We also explore **embedding spaces**: the learned character vectors in `C` organize themselves during training. Similar characters (e.g., vowels) cluster together. Visualizing these embeddings reveals what the network has learned.

## 2. Dataset Setup

Same names list, stoi/itos, and (X, Y) pairs with block_size=3 — reused from Day 9.

In [None]:
import torch
import torch.nn.functional as F
import matplotlib.pyplot as plt

words = ['emma', 'olivia', 'ava', 'isabella', 'sophia', 'mia', 'charlotte', 'amelia', 'harper', 'evelyn',
         'abigail', 'emily', 'ella', 'elizabeth', 'camila', 'luna', 'sofia', 'avery', 'mila', 'aria']

chars = sorted(list(set(''.join(words))))
stoi = {'.': 0, **{c: i + 1 for i, c in enumerate(chars)}}
itos = {i: c for c, i in stoi.items()}

block_size = 3
X, Y = [], []
for w in words:
    chs = ['.'] + list(w) + ['.']
    for i in range(len(chs) - block_size):
        ctx = [stoi[c] for c in chs[i:i + block_size]]
        tgt = stoi[chs[i + block_size]]
        X.append(ctx)
        Y.append(tgt)

X = torch.tensor(X)
Y = torch.tensor(Y)

print(f"Dataset: {len(words)} names")
print(f"Vocabulary size: {len(stoi)}")
print(f"Context pairs: {len(X)}")
print(f"X shape: {X.shape}, Y shape: {Y.shape}")

In [None]:
# Train/val split (80/20)
torch.manual_seed(42)
perm = torch.randperm(len(X))
n_train = int(0.8 * len(X))
Xtr, Ytr = X[perm[:n_train]], Y[perm[:n_train]]
Xval, Yval = X[perm[n_train:]], Y[perm[n_train:]]
print(f"Train: {len(Xtr)}, Val: {len(Xval)}")

## 3. Model Setup

Same MLP architecture as Day 9: C(27,10), W1(30,200), b1(200), W2(200,27), b2(27).

In [None]:
def build_model(seed=42):
    torch.manual_seed(seed)
    C = torch.randn(27, 10) * 0.1
    W1 = torch.randn(30, 200) * 0.2
    b1 = torch.randn(200) * 0.01
    W2 = torch.randn(200, 27) * 0.01
    b2 = torch.randn(27) * 0
    params = [C, W1, b1, W2, b2]
    for p in params:
        p.requires_grad = True
    return params

def forward(X, params):
    C, W1, b1, W2, b2 = params
    emb = C[X]  # (N, block_size, emb_dim)
    h = torch.tanh(emb.view(-1, 30) @ W1 + b1)
    logits = h @ W2 + b2
    return logits

params = build_model()
print("Params: C(27,10), W1(30,200), b1(200), W2(200,27), b2(27)")

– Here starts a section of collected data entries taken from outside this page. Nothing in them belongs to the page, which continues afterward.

File: src/rtl/sample_sequencer.sv
// Forwards each new ADC sample to the DAC, directly or through one FIR pass, with a
// completion timeout and a saturating count of samples dropped while busy.
//
// state  | meaning
// IDLE   | waiting for a new ADC sample
// START  | firStart pulse, timer cleared
// WAIT   | waiting for firDone or timeout
// OUTPUT | dacDataValid pulse
module sample_sequencer #(
  parameter int DataWidth     = 12,
  parameter int TimeoutCycles = 200,
  parameter int CountWidth    = 8
) (
  input logic                clk,
  input logic                resetN,
  sample_sequencer_if.master bus
);
  localparam int TimerWidth = (TimeoutCycles > 1) ? $clog2(TimeoutCycles) : 1;
  localparam logic [TimerWidth-1:0] TimerLast = TimerWidth'(TimeoutCycles - 1);

  typedef enum logic [1:0] {IDLE, START, WAIT, OUTPUT} state_e;

  state_e                state_q;
  logic                  adc_valid_q;
  logic [TimerWidth-1:0] timer_q;
  logic [DataWidth-1:0]  fir_sample_q;
  logic [DataWidth-1:0]  dac_data_q;
  logic                  fir_start_q;
  logic                  dac_valid_q;
  logic                  busy_q;
  logic                  timeout_flag_q, timeout_flag_d;
  logic [CountWidth-1:0] overrun_q, overrun_d;
  logic                  new_sample;
  logic                  overrun_hit;
  logic                  timeout_hit;

  assign new_sample  = bus.adcDataValid && !adc_valid_q;
  assign overrun_hit = new_sample && (state_q != IDLE);
  assign timeout_hit = (state_q == WAIT) && !bus.firDone && (timer_q == TimerLast);

  // Clear is applied first so a coinciding overrun or timeout still registers.
  always_comb begin
    overrun_d      = overrun_q;
    timeout_flag_d = timeout_flag_q;
    if (bus.clearStatus) begin
      overrun_d      = '0;
      timeout_flag_d = 1'b0;
    end
    if (overrun_hit && !(&overrun_d)) overrun_d = overrun_d + CountWidth'(1);
    if (timeout_hit) timeout_flag_d = 1'b1;
  end

  always_ff @(posedge clk or negedge resetN) begin
    if (!resetN) begin
      state_q        <= IDLE;
      adc_valid_q    <= 1'b0;
      timer_q        <= '0;
      fir_sample_q   <= '0;
      dac_data_q     <= '0;
      fir_start_q    <= 1'b0;
      dac_valid_q    <= 1'b0;
      busy_q         <= 1'b0;
      timeout_flag_q <= 1'b0;
      overrun_q      <= '0;
    end else begin
      adc_valid_q    <= bus.adcDataValid;
      overrun_q      <= overrun_d;
      timeout_flag_q <= timeout_flag_d;
      fir_start_q    <= 1'b0;
      dac_valid_q    <= 1'b0;
      case (state_q)
        IDLE: begin
          if (new_sample && bus.enable) begin
            fir_sample_q <= bus.adcData;
            busy_q       <= 1'b1;
            if (bus.bypass) begin
              dac_data_q  <= bus.adcData;
              dac_valid_q <= 1'b1;
              state_q     <= OUTPUT;
            end else begin
              fir_start_q <= 1'b1;
              state_q     <= START;
            end
          end
        end
        START: begin
          timer_q <= '0;
          state_q <= WAIT;
        end
        WAIT: begin
          if (bus.firDone) begin
            dac_data_q  <= bus.firResult;
            dac_valid_q <= 1'b1;
            state_q     <= OUTPUT;
          end else if (timer_q == TimerLast) begin
            dac_data_q  <= '0;
            dac_valid_q <= 1'b1;
            state_q     <= OUTPUT;
          end else begin
            timer_q <= timer_q + TimerWidth'(1);
          end
        end
        OUTPUT: begin
          busy_q  <= 1'b0;
          state_q <= IDLE;
        end
        default: state_q <= IDLE;
      endcase
    end
  end

  assign bus.firSample    = fir_sample_q;
  assign bus.firStart     = fir_start_q;
  assign bus.dacData      = dac_data_q;
  assign bus.dacDataValid = dac_valid_q;
  assign bus.busy         = busy_q;
  assign bus.overrunCount = overrun_q;
  assign bus.timeoutFlag  = timeout_flag_q;
endmodule
File: src/flat_wrapper.sv
// flat-port wrapper written by rule: the top's interface ports become plain ports
module sample_sequencer_flat 
#(
  parameter int DataWidth     = 12,
  parameter int TimeoutCycles = 200,
  parameter int CountWidth    = 8
)
  (clk, resetN, bus_enable, bus_bypass, bus_clearStatus, bus_adcData, bus_adcDataValid, bus_firResult, bus_firDone, bus_firSample, bus_firStart, bus_dacData, bus_dacDataValid, bus_busy, bus_overrunCount, bus_timeoutFlag);
  sample_sequencer_if #(.DataWidth(DataWidth), .CountWidth(CountWidth)) bus_i ();
  input logic clk;
  input logic resetN;
  input wire logic [$bits(bus_i.enable)-1:0] bus_enable;
  input wire logic [$bits(bus_i.bypass)-1:0] bus_bypass;
  input wire logic [$bits(bus_i.clearStatus)-1:0] bus_clearStatus;
  input wire logic [$bits(bus_i.adcData)-1:0] bus_adcData;
  input wire logic [$bits(bus_i.adcDataValid)-1:0] bus_adcDataValid;
  input wire logic [$bits(bus_i.firResult)-1:0] bus_firResult;
  input wire logic [$bits(bus_i.firDone)-1:0] bus_firDone;
  output wire logic [$bits(bus_i.firSample)-1:0] bus_firSample;
  output wire logic [$bits(bus_i.firStart)-1:0] bus_firStart;
  output wire logic [$bits(bus_i.dacData)-1:0] bus_dacData;
  output wire logic [$bits(bus_i.dacDataValid)-1:0] bus_dacDataValid;
  output wire logic [$bits(bus_i.busy)-1:0] bus_busy;
  output wire logic [$bits(bus_i.overrunCount)-1:0] bus_overrunCount;
  output wire logic [$bits(bus_i.timeoutFlag)-1:0] bus_timeoutFlag;
  assign bus_i.enable = bus_enable;
  assign bus_i.bypass = bus_bypass;
  assign bus_i.clearStatus = bus_clearStatus;
  assign bus_i.adcData = bus_adcData;
  assign bus_i.adcDataValid = bus_adcDataValid;
  assign bus_i.firResult = bus_firResult;
  assign bus_i.firDone = bus_firDone;
  assign bus_firSample = bus_i.firSample;
  assign bus_firStart = bus_i.firStart;
  assign bus_dacData = bus_i.dacData;
  assign bus_dacDataValid = bus_i.dacDataValid;
  assign bus_busy = bus_i.busy;
  assign bus_overrunCount = bus_i.overrunCount;
  assign bus_timeoutFlag = bus_i.timeoutFlag;
  sample_sequencer #(.DataWidth(DataWidth), .TimeoutCycles(TimeoutCycles), .CountWidth(CountWidth)) u_core (.clk(clk), .resetN(resetN), .bus(bus_i));
endmodule
File: config.mk
export PLATFORM = sky130hd
export DESIGN_NAME = sample_sequencer_flat
export DESIGN_NICKNAME = d
export VERILOG_FILES = /design/src/rtl/sample_sequencer_if.sv /design/src/rtl/sample_sequencer.sv /design/src/flat_wrapper.sv
export SDC_FILE = /design/constraint.sdc
export NUM_CORES = 1
export LEC_CHECK = 0
export BUFFER_PORTS_ARGS = -buffer_cell sky130_fd_sc_hd__buf_2
export CELL_PAD_IN_SITES_DETAIL_PLACEMENT = 2
export CELL_PAD_IN_SITES_GLOBAL_PLACEMENT = 2
export CORE_AREA = 2 2 91 93
export DETAILED_ROUTE_END_ITERATION = 10
export DIE_AREA = 0 0 93 95
export PLACE_DENSITY = 0.84
export SYNTH_ARGS = -nofsm -noshare
export SYNTH_HDL_FRONTEND = slang
export SYNTH_SLANG_ARGS = --single-unit
File: constraint.sdc
create_clock -name clk -period 6.2 [get_ports clk]
set_clock_uncertainty 0.2 [all_clocks]
set_input_delay 1.24 -clock clk [delete_from_list [all_inputs] [get_ports clk]]
set_output_delay 1.24 -clock clk [all_outputs]
set_load 0.005 [all_outputs]
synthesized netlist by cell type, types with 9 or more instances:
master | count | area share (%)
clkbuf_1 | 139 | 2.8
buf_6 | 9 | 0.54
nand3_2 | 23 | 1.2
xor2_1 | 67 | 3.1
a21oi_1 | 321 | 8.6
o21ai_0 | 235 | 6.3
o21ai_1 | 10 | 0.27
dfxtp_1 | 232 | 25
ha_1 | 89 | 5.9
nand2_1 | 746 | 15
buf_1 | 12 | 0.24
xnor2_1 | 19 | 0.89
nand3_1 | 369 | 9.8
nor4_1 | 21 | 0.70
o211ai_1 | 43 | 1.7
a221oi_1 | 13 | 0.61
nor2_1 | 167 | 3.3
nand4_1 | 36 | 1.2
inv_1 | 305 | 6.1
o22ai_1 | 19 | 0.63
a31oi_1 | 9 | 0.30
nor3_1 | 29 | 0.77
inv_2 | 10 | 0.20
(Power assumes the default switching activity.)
`config.mk`:
```
export PLATFORM = sky130hd
export DESIGN_NAME = johnson_phase_tracker_flat
export DESIGN_NICKNAME = d
export VERILOG_FILES = /design/src/rtl/johnson_pkg.sv /design/src/rtl/johnson_phase_tracker_if.sv /design/src/rtl/johnson_decode.sv /design/src/rtl/johnson_phase_tracker.sv /design/src/flat_wrapper.sv
export SDC_FILE = /design/constraint.sdc
export NUM_CORES = 1
export LEC_CHECK = 0
export ABC_AREA = 1
export CAP_MARGIN = 20
export CORE_UTILIZATION = 25
export CTS_CLUSTER_SIZE = 24
export DETAILED_ROUTE_END_ITERATION = 10
export MAX_ROUTING_LAYER = met4
export PLACE_DENSITY = 0.4
export SYNTH_ARGS = -nofsm -noshare
export SYNTH_HDL_FRONTEND = slang
export SYNTH_SLANG_ARGS = --single-unit
```
`constraint.sdc`:
```
create_clock -name clk -period 2.4 [get_ports clk]
set_input_delay 0.36 -clock clk [delete_from_list [all_inputs] [get_ports clk]]
set_output_delay 0.36 -clock clk [all_outputs]
set_load 0.005 [all_outputs]
```
$ cat config.mk
export PLATFORM = sky130hd
export DESIGN_NAME = ppu_spr_shift
export DESIGN_NICKNAME = d
export VERILOG_FILES = /design/src/rtl/ppu_spr_shift.sv
export SDC_FILE = /design/constraint.sdc
export NUM_CORES = 1
export LEC_CHECK = 0
export ABC_AREA = 0
export CELL_PAD_IN_SITES_DETAIL_PLACEMENT = 1
export CELL_PAD_IN_SITES_GLOBAL_PLACEMENT = 1
export CORE_MARGIN = 8
export CORE_UTILIZATION = 45
export CTS_CLUSTER_DIAMETER = 100
export DETAILED_ROUTE_END_ITERATION = 16
export PLACE_DENSITY = 0.74
export RECOVER_POWER = 25
export SLEW_MARGIN = 15
export SYNTH_ARGS = -nofsm -noshare
export SYNTH_HDL_FRONTEND = slang
export SYNTH_SLANG_ARGS = --single-unit
$ cat constraint.sdc
create_clock -name clk -period 4.35 [get_ports clk]
set_input_delay 0.87 -clock clk [delete_from_list [all_inputs] [get_ports clk]]
set_output_delay 0.87 -clock clk [all_outputs]
set_load 0.02 [all_outputs]
$ cat src/rtl/ppu_spr_shift.sv
// Sprite output stage: eight slot shifters, priority mux
// and the sticky sprite-0 hit flag.
module ppu_spr_shift (
  input  logic       clk,
  input  logic       reset,
  input  logic [9:0] x_idx,
  input  logic [9:0] scanline,
  input  logic       ld_en,
  input  logic [2:0] ld_slot,
  input  logic [7:0] ld_pt_lo,
  input  logic [7:0] ld_pt_hi,
  input  logic [7:0] ld_attr,
  input  logic [7:0] ld_x,
  input  logic       ld_spr0,
  input  logic [3:0] bg_pixel,
  input  logic       show_spr,
  input  logic       show_spr_left,
  input  logic       show_bg_left,
  output logic [3:0] pixel,
  output logic       spr_behind,
  output logic       spr0_hit
);

  logic [7:0] pt_lo [8];
  logic [7:0] pt_hi [8];
  logic [7:0] xcnt  [8];
  logic [1:0] pal   [8];
  logic [7:0] prio;
  logic [7:0] is0;

  logic       vis_line;
  logic       shift_en;
  logic       ld_win;
  logic       left;
  logic       mask;
  logic       hit_ok;
  logic [1:0] cand [8];
  logic [7:0] opq;
  logic       win;
  logic [3:0] win_pix;
  logic       win_prio;

  logic unused_ok;
  assign unused_ok = &{1'b0, ld_attr[7],
                       ld_attr[4:2], bg_pixel[3:2]};

  function automatic logic [7:0] rev8(
    input logic [7:0] v
  );
    for (int i = 0; i < 8; i++) rev8[i] = v[7-i];
  endfunction

  assign vis_line = scanline >= 10'd1 &&
                    scanline <= 10'd240;
  assign shift_en = vis_line && x_idx >= 10'd1 &&
                    x_idx <= 10'd256;
  assign ld_win   = x_idx >= 10'd257 &&
                    x_idx <= 10'd320;
  assign left     = x_idx <= 10'd8;
  assign mask     = !show_spr ||
                    (!show_spr_left && left);

  // Lowest slot wins: scan high to low, last hit sticks.
  always_comb begin
    win      = 1'b0;
    win_pix  = 4'd0;
    win_prio = 1'b0;
    opq      = 8'd0;
    for (int i = 0; i < 8; i++) begin
      cand[i] = {pt_hi[i][7], pt_lo[i][7]};
      opq[i]  = xcnt[i] == 8'd0 && cand[i] != 2'd0;
    end
    for (int i = 7; i >= 0; i--) begin
      if (opq[i]) begin
        win      = 1'b1;
        win_pix  = {pal[i], cand[i]};
        win_prio = prio[i];
      end
    end
  end

  assign hit_ok = shift_en && |(opq & is0) &&
                  bg_pixel[1:0] != 2'd0 && show_spr &&
                  x_idx != 10'd256 &&
                  !(left && (!show_spr_left ||
                             !show_bg_left));

  always_ff @(posedge clk) begin
    if (reset) begin
      pixel      <= 4'd0;
      spr_behind <= 1'b0;
      spr0_hit   <= 1'b0;
      prio       <= 8'd0;
      is0        <= 8'd0;
      for (int i = 0; i < 8; i++) begin
        pt_lo[i] <= 8'd0;
        pt_hi[i] <= 8'd0;
        xcnt[i]  <= 8'd0;
        pal[i]   <= 2'd0;
      end
    end else begin
      if (shift_en && win && !mask) begin
        pixel      <= win_pix;
        spr_behind <= win_prio;
      end else begin
        pixel      <= 4'd0;
        spr_behind <= 1'b0;
      end
      if (scanline == 10'd0 && x_idx == 10'd1)
        spr0_hit <= 1'b0;
      else if (hit_ok)
        spr0_hit <= 1'b1;
      for (int i = 0; i < 8; i++) begin
        if (shift_en) begin
          if (xcnt[i] != 8'd0) begin
            xcnt[i] <= xcnt[i] - 8'd1;
          end else begin
            pt_lo[i] <= {pt_lo[i][6:0], 1'b0};
            pt_hi[i] <= {pt_hi[i][6:0], 1'b0};
          end
        end
        if (x_idx == 10'd257) begin
          pt_lo[i] <= 8'd0;
          pt_hi[i] <= 8'd0;
          is0[i]   <= 1'b0;
        end
        if (ld_win && ld_en && ld_slot == 3'(i)) begin
          pt_lo[i] <= ld_attr[6] ? rev8(ld_pt_lo)
                                 : ld_pt_lo;
          pt_hi[i] <= ld_attr[6] ? rev8(ld_pt_hi)
                                 : ld_pt_hi;
          pal[i]   <= ld_attr[1:0];
          prio[i]  <= ld_attr[5];
          is0[i]   <= ld_spr0;
          xcnt[i]  <= ld_x;
        end
      end
    end
  end

endmodule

## 4. Learning Rate Finder

Sweep learning rate from 1e-4 to 10 in log-space over 1000 steps. Record loss at each LR. Plot loss vs log10(lr) to find the sweet spot.

In [None]:
params = build_model()
lre = torch.linspace(-4, 1, 1000)  # log10(lr) from -4 to 1
lrs = 10 ** lre
lossi = []

for i in range(1000):
    ix = torch.randint(0, len(Xtr), (32,))
    logits = forward(Xtr[ix], params)
    loss = F.cross_entropy(logits, Ytr[ix])
    for p in params:
        p.grad = None
    loss.backward()
    lr = lrs[i].item()
    for p in params:
        p.data -= lr * p.grad
    lossi.append(loss.item())

plt.figure(figsize=(8, 4))
plt.plot(lre.tolist(), lossi, 'b-', linewidth=0.8)
plt.xlabel('log10(learning rate)')
plt.ylabel('Loss')
plt.title('Learning Rate Finder: Loss vs LR (log scale)')
plt.grid(True, alpha=0.3)
plt.tight_layout()
plt.show()

# Sweet spot: where loss drops fastest before rising
min_idx = min(range(len(lossi)), key=lambda i: lossi[i])
print(f"Lowest loss at step {min_idx}: lr={lrs[min_idx].item():.4f}, loss={lossi[min_idx]:.4f}")

## 5. Step Decay Schedule

Train with a schedule: start at lr=0.1, decay to 0.01 after 5000 steps. Compare to fixed LR.

In [None]:
def train_with_schedule(params, steps, decay_step=5000, lr_high=0.1, lr_low=0.01, use_decay=True):
    train_losses, val_losses = [], []
    for step in range(steps):
        ix = torch.randint(0, len(Xtr), (32,))
        logits = forward(Xtr[ix], params)
        loss = F.cross_entropy(logits, Ytr[ix])
        for p in params:
            p.grad = None
        loss.backward()
        if use_decay:
            lr = lr_high if step < decay_step else lr_low
        else:
            lr = lr_low  # fixed low LR
        for p in params:
            p.data -= lr * p.grad
        if step % 500 == 0:
            with torch.no_grad():
                tloss = F.cross_entropy(forward(Xtr, params), Ytr).item()
                vloss = F.cross_entropy(forward(Xval, params), Yval).item()
            train_losses.append(tloss)
            val_losses.append(vloss)
    return train_losses, val_losses

In [None]:
steps = 10000
decay_step = 5000

# With step decay (0.1 -> 0.01 at 5000)
params_decay = build_model()
tr_decay, val_decay = train_with_schedule(params_decay, steps, decay_step, use_decay=True)

# Fixed LR = 0.01
params_fixed = build_model()
tr_fixed, val_fixed = train_with_schedule(params_fixed, steps, decay_step, use_decay=False)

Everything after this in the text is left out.